Ser preso de la maldad que vive en nuestro ser, nuestro corazón se siente desdichado, ser preso del orgullo que impera en nuestro diario vivir, ser preso de las malas palabras que dañan el corazón y hieren sentimientos.

Ser preso de la pornografía, ser preso del sexo ilícito, ser preso del robo, ser pero de las mentiras que nos atañen día a día, todos somos presos de lo malo que hay en nuestro corazón…y deseamos con todos nuestros deseos ser libres.

La libertad la vemos lejos, vemos mas cerca lo que esta a nuestro derredor que no es nada bueno por cierto, vemos personas odiándose por cosas sin sentido, vemos personas que riñen por situaciones que tienen solución, pero somos presos.

El orgullo que hay en nuestros corazones nos cautiva, nos daña, no podemos caminar libremente, porque vivimos de una mala manera, debemos de abrir los ojos y ver las cosas de una manera diferente, debemos abrir los ojos y ver lo bueno que tenemos delante de nuestra vista.

Somos libres del pecado, somos libre de la  vanagloria, porque Dios ya pago el precio, Dios murió por ti y por mi, y gracias a esa maravillosa muerte fuimos levantados y hechos nuevas personas, nuevas criaturas que vamos como la luz de la aurora, perfeccionándonos día a día.

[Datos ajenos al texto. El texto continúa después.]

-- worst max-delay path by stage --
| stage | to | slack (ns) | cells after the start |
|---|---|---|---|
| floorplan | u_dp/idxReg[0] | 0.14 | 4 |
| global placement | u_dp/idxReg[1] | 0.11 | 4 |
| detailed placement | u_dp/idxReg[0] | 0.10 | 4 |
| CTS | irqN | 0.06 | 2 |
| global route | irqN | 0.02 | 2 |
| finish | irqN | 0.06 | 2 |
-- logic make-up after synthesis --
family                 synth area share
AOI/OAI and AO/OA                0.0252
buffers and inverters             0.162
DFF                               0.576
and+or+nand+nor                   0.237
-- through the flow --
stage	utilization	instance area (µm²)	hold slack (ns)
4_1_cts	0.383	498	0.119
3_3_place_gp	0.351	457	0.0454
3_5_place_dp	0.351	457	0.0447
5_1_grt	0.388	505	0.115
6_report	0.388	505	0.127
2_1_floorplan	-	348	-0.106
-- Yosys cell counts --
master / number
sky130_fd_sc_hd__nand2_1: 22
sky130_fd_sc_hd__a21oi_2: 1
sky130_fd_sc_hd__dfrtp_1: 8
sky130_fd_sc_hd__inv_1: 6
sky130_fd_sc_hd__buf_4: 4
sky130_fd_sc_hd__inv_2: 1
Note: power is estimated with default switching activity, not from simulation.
===== src/rtl/lru_pkg.sv =====
package lru_pkg;
   // width of an index that selects one of n items, never below one bit
   function automatic int idx_width(input int n);
      return (n > 1) ? $clog2(n) : 1;
   endfunction
endpackage


===== src/rtl/lru_age_step.sv =====
module lru_age_step
   import lru_pkg::*;
#(
   parameter int NUM_WAYS = 4,
   parameter int AGE_W    = idx_width(NUM_WAYS),
   parameter int WAY_W    = idx_width(NUM_WAYS)
) (
   input  logic [NUM_WAYS-1:0][AGE_W-1:0] ages_in,
   input  logic [WAY_W-1:0]               hit_way,
   output logic [NUM_WAYS-1:0][AGE_W-1:0] ages_out
);
   logic [AGE_W-1:0] hit_age;

   always_comb begin
      hit_age = '0;
      for (int w = 0; w < NUM_WAYS; w++) begin
         if (WAY_W'(w) == hit_way) hit_age = ages_in[w];
      end
   end

   // each way decides its own new rank from the rank the hit way held
   for (genvar g = 0; g < NUM_WAYS; g++) begin : g_way
      always_comb begin
         if (WAY_W'(g) == hit_way)
            ages_out[g] = '0;
         else if (ages_in[g] < hit_age)
            ages_out[g] = ages_in[g] + AGE_W'(1);
         else
            ages_out[g] = ages_in[g];
      end
   end
endmodule


===== src/rtl/lru_victim_sel.sv =====
module lru_victim_sel
   import lru_pkg::*;
#(
   parameter int NUM_WAYS = 4,
   parameter int AGE_W    = idx_width(NUM_WAYS),
   parameter int WAY_W    = idx_width(NUM_WAYS)
) (
   input  logic [NUM_WAYS-1:0][AGE_W-1:0] ages,
   input  logic [NUM_WAYS-1:0]            valid,
   output logic [WAY_W-1:0]               victim
);
   localparam logic [AGE_W-1:0] OLDEST = AGE_W'(NUM_WAYS - 1);

   logic [WAY_W-1:0] lru_way;
   logic [WAY_W-1:0] empty_way;

   always_comb begin
      lru_way = '0;
      for (int w = NUM_WAYS - 1; w >= 0; w--) begin
         if (ages[w] == OLDEST) lru_way = WAY_W'(w);
      end
   end

   // scanning downwards leaves the lowest empty way as the winner
   always_comb begin
      empty_way = '0;
      for (int w = NUM_WAYS - 1; w >= 0; w--) begin
         if (!valid[w]) empty_way = WAY_W'(w);
      end
   end

   assign victim = (&valid) ? lru_way : empty_way;
endmodule
## config.mk

```make
export PLATFORM = sky130hd
export DESIGN_NAME = boot_stage_regs
export DESIGN_NICKNAME = d
export VERILOG_FILES = /design/src/rtl/boot_regs_pkg.sv /design/src/rtl/boot_stage_fsm.sv /design/src/rtl/boot_read_mux.sv /design/src/rtl/boot_stage_regs.sv
export SDC_FILE = /design/constraint.sdc
export NUM_CORES = 1
export LEC_CHECK = 0
export BUFFER_PORTS_ARGS = -buffer_cell sky130_fd_sc_hd__buf_2
export CAP_MARGIN = 20
export CORE_MARGIN = 10
export CORE_UTILIZATION = 45
export CTS_CLUSTER_SIZE = 12
export DETAILED_ROUTE_END_ITERATION = 7
export HOLD_SLACK_MARGIN = 0.12
export PLACE_DENSITY = 0.77
export SLEW_MARGIN = 15
export SYNTH_ARGS = -nofsm -noshare
export SYNTH_HDL_FRONTEND = slang
export SYNTH_HIERARCHICAL = 1
export SYNTH_SLANG_ARGS = --single-unit
export TNS_END_PERCENT = 100
```

## constraint.sdc

```tcl
create_clock -name clk -period 2.14 [get_ports clk]
set_clock_uncertainty 0.2 [all_clocks]
set_input_delay 0.428 -clock clk [delete_from_list [all_inputs] [get_ports clk]]
set_output_delay 0.428 -clock clk [all_outputs]
set_load 0.05 [all_outputs]
```
--- config.mk ---
export PLATFORM = sky130hd
export DESIGN_NAME = pit_channel
export DESIGN_NICKNAME = d
export VERILOG_FILES = /design/src/rtl/pit_chan_pkg.sv /design/src/rtl/pit_half_len.sv /design/src/rtl/pit_cfg_regs.sv /design/src/rtl/pit_count_core.sv /design/src/rtl/pit_channel.sv
export SDC_FILE = /design/constraint.sdc
export NUM_CORES = 1
export LEC_CHECK = 0
export ABC_CLOCK_PERIOD_IN_PS = 2470
export BUFFER_PORTS_ARGS = -buffer_cell sky130_fd_sc_hd__buf_2
export CAP_MARGIN = 20
export CORE_MARGIN = 4
export CORE_UTILIZATION = 42
export CTS_CLUSTER_DIAMETER = 120
export DETAILED_ROUTE_END_ITERATION = 16
export HOLD_SLACK_MARGIN = 0.03
export SYNTH_ARGS = -nofsm -noshare
export SYNTH_HDL_FRONTEND = slang
export SYNTH_SLANG_ARGS = --single-unit
--- constraint.sdc ---
create_clock -name clk -period 2.47 [get_ports clk]
set_clock_uncertainty 0.15 [all_clocks]
set_input_delay 0.494 -clock clk [delete_from_list [all_inputs] [get_ports clk]]
set_output_delay 0.494 -clock clk [all_outputs]
set_load 0.05 [all_outputs]
--- src/rtl/pit_chan_pkg.sv ---
package pit_chan_pkg;
  localparam int unsigned MODE_W      = 3;
  localparam logic [MODE_W-1:0] MODE_PULSE  = 3'd2;
  localparam logic [MODE_W-1:0] MODE_SQUARE = 3'd3;
  // Selector for the half-length calculator
  localparam bit HALF_HIGH = 1'b0;
  localparam bit HALF_LOW  = 1'b1;
endpackage

--- src/rtl/pit_half_len.sv ---
// Length of one half of a square-wave period; a zero value means 2**W.
module pit_half_len #(
  parameter int unsigned W   = 16,
  parameter bit          SEL = 1'b0
) (
  input  logic [W-1:0] val_i,
  output logic [W-1:0] len_o
);
  localparam logic [W:0]   FULL_EXT = {1'b1, {W{1'b0}}};
  localparam logic [W:0]   ONE_EXT  = {{W{1'b0}}, 1'b1};
  localparam logic [W-1:0] ONE      = {{(W-1){1'b0}}, 1'b1};

  logic [W:0] n_ext;
  logic [W:0] half_ext;

  assign n_ext = (val_i == '0) ? FULL_EXT : {1'b0, val_i};

  generate
    if (SEL == 1'b0) begin : g_high
      assign half_ext = (n_ext + ONE_EXT) >> 1;
    end else begin : g_low
      assign half_ext = n_ext >> 1;
    end
  endgenerate

  assign len_o = (half_ext == '0) ? ONE : half_ext[W-1:0];
endmodule

--- src/rtl/pit_cfg_regs.sv ---
module pit_cfg_regs
  import pit_chan_pkg::*;
#(
  parameter int unsigned W = 16
) (
  input  logic              clk,
  input  logic              rst_n,
  input  logic              ctrl_wr,
  input  logic [MODE_W-1:0] mode_in,
  input  logic              load_stb,
  input  logic [W-1:0]      reload_in,
  output logic              load_acc,
  output logic [MODE_W-1:0] mode_q,
  output logic [W-1:0]      reload_q,
  output logic              loaded_q
);
  logic [MODE_W-1:0] mode_n;
  logic [W-1:0]      reload_n;
  logic              loaded_n;

  assign load_acc = load_stb & ~ctrl_wr;

  always_comb begin
    mode_n   = mode_q;
    reload_n = reload_q;
    loaded_n = loaded_q;
    if (ctrl_wr) begin
      mode_n   = mode_in;
      loaded_n = 1'b0;
    end else if (load_acc) begin
      reload_n = reload_in;
      loaded_n = 1'b1;
    end
  end

  always_ff @(posedge clk or negedge rst_n) begin
    if (!rst_n) begin
      mode_q   <= '0;
      reload_q <= '0;
      loaded_q <= 1'b0;
    end else begin
      mode_q   <= mode_n;
      reload_q <= reload_n;
      loaded_q <= loaded_n;
    end
  end

  assert_ctrl_clears_R7: assert property (@(posedge clk) disable iff (!rst_n)
    ctrl_wr |=> !loaded_q && (mode_q == $past(mode_in)));
endmodule

--- src/rtl/pit_count_core.sv ---
module pit_count_core
  import pit_chan_pkg::*;
#(
  parameter int unsigned W = 16
) (
  input  logic              clk,
  input  logic              rst_n,
  input  logic              tick_en,
  input  logic              gate,
  input  logic              ctrl_wr,
  input  logic              load_acc,
  input  logic [MODE_W-1:0] mode_q,
  input  logic              loaded_q,
  input  logic [W-1:0]      reload_in,
  input  logic [W-1:0]      reload_q,
  input  logic [W-1:0]      in_hi_len,
  input  logic [W-1:0]      q_hi_len,
  input  logic [W-1:0]      q_lo_len,
  output logic [W-1:0]      count_q,
  output logic              out_q
);
  localparam logic [W-1:0] ONE = {{(W-1){1'b0}}, 1'b1};

  logic          mode_ok;
  logic          step_en;
  logic          at_term;
  logic [W-1:0]  count_n;
  logic          out_n;

  assign mode_ok = (mode_q == MODE_PULSE) || (mode_q == MODE_SQUARE);
  assign step_en = tick_en & gate & loaded_q & mode_ok;
  assign at_term = (count_q == ONE);

  always_comb begin
    count_n = count_q;
    out_n   = out_q;
    if (ctrl_wr) begin
      out_n = 1'b1;
    end else if (load_acc) begin
      if (mode_q == MODE_SQUARE) begin
        count_n = in_hi_len;
        out_n   = 1'b1;
      end else if (mode_q == MODE_PULSE) begin
        count_n = reload_in;
        out_n   = (reload_in != ONE);
      end else begin
        count_n = reload_in;
        out_n   = 1'b1;
      end
    end else if (step_en) begin
      count_n = at_term ? reload_q : (count_q - ONE);
      if (mode_q == MODE_SQUARE) begin
        if (at_term) begin
          out_n   = ~out_q;
          count_n = out_q ? q_lo_len : q_hi_len;
        end
      end else begin
        out_n = (count_n != ONE);
      end
    end
  end

  always_ff @(posedge clk or negedge rst_n) begin
    if (!rst_n) begin
      count_q <= '0;
      out_q   <= 1'b1;
    end else begin
      count_q <= count_n;
      out_q   <= out_n;
    end
  end

  assert_gate_hold_R2: assert property (@(posedge clk) disable iff (!rst_n)
    (!(tick_en && gate) && !ctrl_wr && !load_acc) |=> $stable(count_q) && $stable(out_q));

  assert_pulse_reload_R4: assert property (@(posedge clk) disable iff (!rst_n)
    (mode_q == MODE_PULSE && loaded_q && tick_en && gate && count_q == ONE
     && !ctrl_wr && !load_acc) |=> count_q == reload_q);

  assert_square_toggle_R5: assert property (@(posedge clk) disable iff (!rst_n)
    (mode_q == MODE_SQUARE && loaded_q && tick_en && gate && count_q == ONE
     && !ctrl_wr && !load_acc) |=> out_q != $past(out_q));

  assert_ctrl_out_high_R7: assert property (@(posedge clk) disable iff (!rst_n)
    ctrl_wr |=> out_q && $stable(count_q));

  assert_idle_high_R8: assert property (@(posedge clk) disable iff (!rst_n)
    (!loaded_q || !mode_ok) |-> out_q);
endmodule

--- src/rtl/pit_channel.sv ---
module pit_channel
  import pit_chan_pkg::*;
#(
  parameter int unsigned W = 16
) (
  input  logic              clk,
  input  logic              rst_n,
  input  logic              tick_en,
  input  logic              gate,
  input  logic              ctrl_wr,
  input  logic [MODE_W-1:0] mode_in,
  input  logic              load_stb,
  input  logic [W-1:0]      reload_in,
  output logic [W-1:0]      count_o,
  output logic              out_o
);
  logic              load_acc;
  logic [MODE_W-1:0] mode_q;
  logic [W-1:0]      reload_q;
  logic              loaded_q;
  logic [W-1:0]      in_hi_len;
  logic [W-1:0]      q_hi_len;
  logic [W-1:0]      q_lo_len;

  pit_cfg_regs #(.W(W)) u_cfg (
    .clk(clk), .rst_n(rst_n), .ctrl_wr(ctrl_wr), .mode_in(mode_in),
    .load_stb(load_stb), .reload_in(reload_in), .load_acc(load_acc),
    .mode_q(mode_q), .reload_q(reload_q), .loaded_q(loaded_q)
  );

  pit_half_len #(.W(W), .SEL(HALF_HIGH)) u_in_hi (.val_i(reload_in), .len_o(in_hi_len));
  pit_half_len #(.W(W), .SEL(HALF_HIGH)) u_q_hi  (.val_i(reload_q),  .len_o(q_hi_len));
  pit_half_len #(.W(W), .SEL(HALF_LOW))  u_q_lo  (.val_i(reload_q),  .len_o(q_lo_len));

  pit_count_core #(.W(W)) u_core (
    .clk(clk), .rst_n(rst_n), .tick_en(tick_en), .gate(gate),
    .ctrl_wr(ctrl_wr), .load_acc(load_acc), .mode_q(mode_q),
    .loaded_q(loaded_q), .reload_in(reload_in), .reload_q(reload_q),
    .in_hi_len(in_hi_len), .q_hi_len(q_hi_len), .q_lo_len(q_lo_len),
    .count_q(count_o), .out_q(out_o)
  );

  assert_reset_idle_R1: assert property (@(posedge clk) disable iff (!rst_n)
    (!loaded_q && !load_stb) |=> $stable(count_o));
endmodule
`config.mk`:
```
export PLATFORM = sky130hd
export DESIGN_NAME = evt_regfile
export DESIGN_NICKNAME = d
export VERILOG_FILES = /design/src/rtl/evt_regfile_pkg.sv /design/src/rtl/evt_addr_decode.sv /design/src/rtl/evt_main_counter.sv /design/src/rtl/evt_cfg_ctrl.sv /design/src/rtl/evt_regfile.sv
export SDC_FILE = /design/constraint.sdc
export NUM_CORES = 1
export LEC_CHECK = 0
export BUFFER_PORTS_ARGS = -buffer_cell sky130_fd_sc_hd__buf_4
export CAP_MARGIN = 20
export CORE_UTILIZATION = 49
export CTS_CLUSTER_SIZE = 30
export DETAILED_ROUTE_END_ITERATION = 16
export GPL_TIMING_DRIVEN = 0
export MAX_ROUTING_LAYER = met4
export PLACE_DENSITY = 0.79
export SLEW_MARGIN = 15
export SYNTH_ARGS = -nofsm -noshare
export SYNTH_HDL_FRONTEND = slang
export SYNTH_SLANG_ARGS = --single-unit
```
`constraint.sdc`:
```
create_clock -name clk -period 2.8 [get_ports clk]
set_clock_uncertainty 0.2 [all_clocks]
set_input_delay 0.56 -clock clk [delete_from_list [all_inputs] [get_ports clk]]
set_output_delay 0.56 -clock clk [all_outputs]
set_load 0.005 [all_outputs]
```
`src/rtl/evt_regfile_pkg.sv`:
```
package evt_regfile_pkg;

    localparam int DW     = 32;
    localparam int AW     = 8;
    localparam int OFF_W  = 3;
    localparam int SLOT_W = 5;

    // Global word addresses
    localparam logic [AW-1:0] WA_CAP_LO = 8'h00;
    localparam logic [AW-1:0] WA_CAP_HI = 8'h01;
    localparam logic [AW-1:0] WA_CFG_LO = 8'h04;
    localparam logic [AW-1:0] WA_CFG_HI = 8'h05;
    localparam logic [AW-1:0] WA_STS_LO = 8'h08;
    localparam logic [AW-1:0] WA_STS_HI = 8'h09;
    localparam logic [AW-1:0] WA_CNT_LO = 8'h3C;
    localparam logic [AW-1:0] WA_CNT_HI = 8'h3D;
    localparam logic [AW-1:0] WA_CHAN0  = 8'h40;

    localparam logic [DW-1:0] CAP_BASE  = 32'h8086_A001;
    localparam int            CAP_NSHIFT = 8;

    typedef enum logic [3:0] {
        RG_NONE,
        RG_CAP_LO,
        RG_CAP_HI,
        RG_CFG_LO,
        RG_CFG_HI,
        RG_STS_LO,
        RG_STS_HI,
        RG_CNT_LO,
        RG_CNT_HI,
        RG_CHAN
    } region_e;

    typedef struct packed {
        region_e             region;
        logic [SLOT_W-1:0]   slot;
        logic [OFF_W-1:0]    woff;
        logic                slot_ok;
    } dec_t;

    typedef struct packed {
        logic          valid;
        logic [DW-1:0] rdata;
    } rsp_t;

endpackage

```
`src/rtl/evt_addr_decode.sv`:
```
module evt_addr_decode
    import evt_regfile_pkg::*;
#(
    parameter int NUM_CH = 3
) (
    input  logic [AW-1:0] waddr,
    output dec_t          dec
);
    localparam logic [SLOT_W-1:0] SLOT_LIMIT = SLOT_W'(NUM_CH);

    logic [AW-1:0] rel;

    always_comb begin
        rel         = waddr - WA_CHAN0;
        dec.region  = RG_NONE;
        dec.slot    = rel[AW-1:OFF_W];
        dec.woff    = waddr[OFF_W-1:0];
        dec.slot_ok = 1'b0;
        if (waddr >= WA_CHAN0) begin
            dec.region  = RG_CHAN;
            dec.slot_ok = (rel[AW-1:OFF_W] < SLOT_LIMIT);
        end else begin
            unique case (waddr)
                WA_CAP_LO: dec.region = RG_CAP_LO;
                WA_CAP_HI: dec.region = RG_CAP_HI;
                WA_CFG_LO: dec.region = RG_CFG_LO;
                WA_CFG_HI: dec.region = RG_CFG_HI;
                WA_STS_LO: dec.region = RG_STS_LO;
                WA_STS_HI: dec.region = RG_STS_HI;
                WA_CNT_LO: dec.region = RG_CNT_LO;
                WA_CNT_HI: dec.region = RG_CNT_HI;
                default:   dec.region = RG_NONE;
            endcase
        end
    end

endmodule

```
`src/rtl/evt_main_counter.sv`:
```
module evt_main_counter
    import evt_regfile_pkg::*;
#(
    parameter int CW = 64
) (
    input  logic          clk,
    input  logic          rst_n,
    input  logic          run,
    input  logic          tick,
    input  logic          wr_lo,
    input  logic          wr_hi,
    input  logic [DW-1:0] wdata,
    output logic [CW-1:0] count
);
    localparam int HI_W = CW - DW;

    logic [CW-1:0] count_d, count_q;

    always_comb begin
        count_d = count_q;
        if (wr_lo) begin
            count_d[DW-1:0] = wdata;
        end else if (wr_hi) begin
            count_d[CW-1:DW] = wdata[HI_W-1:0];
        end else if (run && tick) begin
            count_d = count_q + CW'(1);
        end
    end

    always_ff @(posedge clk or negedge rst_n) begin
        if (!rst_n) count_q <= '0;
        else        count_q <= count_d;
    end

    assign count = count_q;

endmodule

```
`src/rtl/evt_cfg_ctrl.sv`:
```
module evt_cfg_ctrl #(
    parameter int NUM_CH = 3
) (
    input  logic              clk,
    input  logic              rst_n,
    input  logic              wr,
    input  logic [1:0]        wbits,
    input  logic [NUM_CH-1:0] cmp_max,
    output logic              enable,
    output logic              legacy,
    output logic [NUM_CH-1:0] arm,
    output logic [NUM_CH-1:0] disarm
);
    typedef struct packed {
        logic              en;
        logic              leg;
        logic [NUM_CH-1:0] arm;
        logic [NUM_CH-1:0] disarm;
    } cfg_t;

    cfg_t cfg_d, cfg_q;

    always_comb begin
        cfg_d        = cfg_q;
        cfg_d.arm    = '0;
        cfg_d.disarm = '0;
        if (wr) begin
            cfg_d.en  = wbits[0];
            cfg_d.leg = wbits[1];
            if (!cfg_q.en && wbits[0]) cfg_d.arm    = ~cmp_max;
            if (cfg_q.en && !wbits[0]) cfg_d.disarm = '1;
        end
    end

    always_ff @(posedge clk or negedge rst_n) begin
        if (!rst_n) cfg_q <= '0;
        else        cfg_q <= cfg_d;
    end

    assign enable = cfg_q.en;
    assign legacy = cfg_q.leg;
    assign arm    = cfg_q.arm;
    assign disarm = cfg_q.disarm;

endmodule

```
`src/rtl/evt_regfile.sv`:
```
module evt_regfile
    import evt_regfile_pkg::*;
#(
    parameter int          NUM_CH    = 3,
    parameter logic [31:0] PERIOD_FS = 32'h05F5_E100
) (
    input  logic                 clk,
    input  logic                 rst_n,
    input  logic                 tick,
    input  logic                 req_valid,
    input  logic                 req_write,
    input  logic [7:0]           req_waddr,
    input  logic [31:0]          req_wdata,
    output logic                 rsp_valid,
    output logic [31:0]          rsp_rdata,
    output logic [NUM_CH-1:0]    chan_wr,
    output logic [NUM_CH-1:0]    chan_rd,
    output logic [2:0]           chan_off,
    output logic [31:0]          chan_wdata,
    input  logic [32*NUM_CH-1:0] chan_rdata,
    input  logic [NUM_CH-1:0]    chan_cmp_max,
    input  logic [NUM_CH-1:0]    chan_status,
    output logic [NUM_CH-1:0]    sts_clr,
    output logic [NUM_CH-1:0]    arm_o,
    output logic [NUM_CH-1:0]    disarm_o,
    output logic [63:0]          count_o,
    output logic                 enabled_o,
    output logic                 legacy_o
);
    localparam int            CW      = 64;
    localparam logic [DW-1:0] CAP_LO  = CAP_BASE | (DW'(NUM_CH - 1) << CAP_NSHIFT);
    localparam logic [DW-1:0] CAP_HI  = PERIOD_FS;

    dec_t          dec;
    logic          wr_req, rd_req;
    logic [DW-1:0] chan_sel_data;
    rsp_t          rsp_d, rsp_q;

    evt_addr_decode #(.NUM_CH(NUM_CH)) u_dec (
        .waddr (req_waddr),
        .dec   (dec)
    );

    assign wr_req = req_valid && req_write;
    assign rd_req = req_valid && !req_write;

    evt_main_counter #(.CW(CW)) u_cnt (
        .clk   (clk),
        .rst_n (rst_n),
        .run   (enabled_o),
        .tick  (tick),
        .wr_lo (wr_req && dec.region == RG_CNT_LO),
        .wr_hi (wr_req && dec.region == RG_CNT_HI),
        .wdata (req_wdata),
        .count (count_o)
    );

    evt_cfg_ctrl #(.NUM_CH(NUM_CH)) u_cfg (
        .clk     (clk),
        .rst_n   (rst_n),
        .wr      (wr_req && dec.region == RG_CFG_LO),
        .wbits   (req_wdata[1:0]),
        .cmp_max (chan_cmp_max),
        .enable  (enabled_o),
        .legacy  (legacy_o),
        .arm     (arm_o),
        .disarm  (disarm_o)
    );

    // Per-channel strobes, one generated lane per channel
    for (genvar g = 0; g < NUM_CH; g++) begin : g_lane
        logic hit;
        assign hit        = dec.region == RG_CHAN && dec.slot_ok &&
                            dec.slot == SLOT_W'(g);
        assign chan_wr[g] = wr_req && hit;
        assign chan_rd[g] = rd_req && hit;
    end

    assign chan_off   = dec.woff;
    assign chan_wdata = req_wdata;
    assign sts_clr    = (wr_req && dec.region == RG_STS_LO) ?
                        (req_wdata[NUM_CH-1:0] & chan_status) : '0;

    always_comb begin
        chan_sel_data = '0;
        for (int i = 0; i < NUM_CH; i++) begin
            if (dec.slot == SLOT_W'(i)) chan_sel_data = chan_rdata[i*DW +: DW];
        end
    end

    always_comb begin
        rsp_d.valid = rd_req;
        rsp_d.rdata = '0;
        if (rd_req) begin
            unique case (dec.region)
                RG_CAP_LO: rsp_d.rdata = CAP_LO;
                RG_CAP_HI: rsp_d.rdata = CAP_HI;
                RG_CFG_LO: rsp_d.rdata = {30'd0, legacy_o, enabled_o};
                RG_STS_LO: rsp_d.rdata = DW'(chan_status);
                RG_CNT_LO: rsp_d.rdata = count_o[DW-1:0];
                RG_CNT_HI: rsp_d.rdata = count_o[CW-1:DW];
                RG_CHAN:   rsp_d.rdata = dec.slot_ok ? chan_sel_data : '0;
                default:   rsp_d.rdata = '0;
            endcase
        end
    end

    always_ff @(posedge clk or negedge rst_n) begin
        if (!rst_n) rsp_q <= '0;
        else        rsp_q <= rsp_d;
    end

    assign rsp_valid = rsp_q.valid;
    assign rsp_rdata = rsp_q.rdata;

endmodule

```
==> qor.txt <==
status - completed
Non-Filler Instances - 1368
post-route ant nets - 0
Crit-path slowest cell - a21oi_2
ys async rst share - 100%
Initial Utilization - 50.5%
I/O pins - 296
CTS Buffer Depth - 2
CP peak stage delay - 0.25 ns
fin nets - 1334
DR vias/cell - 6.18
DR vias - 8452
CORE AREA - 13900 um2
pre-CTS worst setup slack - -0.848 ns
Slew @ Worst Pin - 0.989 ns
Core Util, Final - 71.9%
CP cell instances - buf_4, inv_2, ha_4, nor2b_2, nand2_1, a21oi_2, nor3_4, and3_1, buf_4
setup TNS - 0 ns
compound-gate portion of the synthesized area - 21.0%
share of cells above drive strength 1 - 34.4%
Top FF cell, synth - dfrtp_1
first-pass GRT wire length - 45.0 mm
total CTS buffers - 9
Die Ht - 122 um
routed length per instance - 22.3 um
drt drc - 0
Mapped Nets - 1024
syn_area_per_cell - 8.06 um2
Root Buffer Master - clkbuf_16
worst reg2reg setup slack - 0.10 ns
vias in the first global route - 7786
Hold Violations, Final - 0
Slew Viols, Final - 0
clock tree sinks - 103
MaxCap Viol Count - 0
synthesized flop and latch total - 103
Final HPWL DP - 23.6 mm
XOR/XNOR Fraction of Synth Area - 3.98%
cell with the most instances after synthesis - nand2_1
global route overflow - 0
GPL Wtd Cong - 1.03
Post-Syn Instances - 873
startpoint types - input port
crit end category - output pin
P_leak - 4.49 nW
CP arrival - 1.98 ns
Mapped Area - 7040 um2
most frequent cells after synthesis - nand2_1 (159), dfrtp_1 (103), o21ai_0 (80)
largest family of logic cells by synthesized area - simple AND/OR/NAND/NOR gates
Synth Area in Simple Gates - 24.3%
Die X - 122 um
buffer and inverter count on the worst path - 3
DRT iter0 DRCs - 889
Critical Path Fanout Max - 5
total routed wirelength - 30.6 mm
largest net degree at the start of global routing - 104
area leader, netlist - dfrtp_1
# diodes - 0
CTS tree - built
HP Class - input port to asynchronous set/reset pin
IO Port Bufs - 292
maximum VDD drop - 0.357 mV
Distinct cells, synth - 63
DR pass1 iterations - 5
dpl cells - 1345
clk slew on worst S/H paths - 0.08 ns
die area - 14900 um2
FP Rows - 43
area grow syn2layout - 42.3%
Area contributors post-synth - dfrtp_1 (37%), nand2_1 (8.5%), o21ai_0 (5.7%)
all-layer global routing usage - 42.0%
critical path class - input port to output pin
clock latency on the worst-skew pair - 0.36 ns
Tcrit/Tclk final - 97.8%
Pwr Total - 3.42 mW
Pwr per Cell Area - 342 nW/um2
final setup vio count - 0
worst setup margin - 0.0618 ns
FMAX - 0.365 GHz
worst rel slew slack - 34.1%
Synth Area in Adders - 0.711%
H-tree levels - 3
initial antenna violation count - 0
WP data required - 2.04 ns
mux contribution to synthesized area - 5.58%
Post-synth EDFFs - 0
multi-input logic area - 4050 um2
share of the synthesized area in the top cell type - 36.6%
Worst path top cell family by delay - simple AND/OR/NAND/NOR gates
register area share after synthesis - 36.6%
Reg area - 2580 um2
synth warn - 0
number of fill cells - 1179
Most Frequent Cell on Critical Path - buf_4
Final Critical Period - 2.74 ns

La libertad que podemos gozar y que tu puedes gozar, solamente Dios te la da, es un regalo inmerecido, es un regalo único que Dios te ofrece y lo tienes a tu lado, solamente debes de escoger ser libre.

Hay dos maneras de vivir…una; siendo esclavo del pecado, siendo tu mismo en todas las cosas, y numero dos; siendo libre, dejando que Dios gobierne y guie tu vida a una mejoría maravillosa.

Tu tienes el derecho de escoger lo que mejor te parezca, nadie puede cambiar tu manera de pensar, Dios puede pero Dios te da la opción de escoger…tu escoges lo malo o lo bueno, ser libre o ser esclavo, la decisión esta en tus manos todos los días.

Juan 8:36 Así que, si el Hijo los hace libres, serán verdaderamente libres.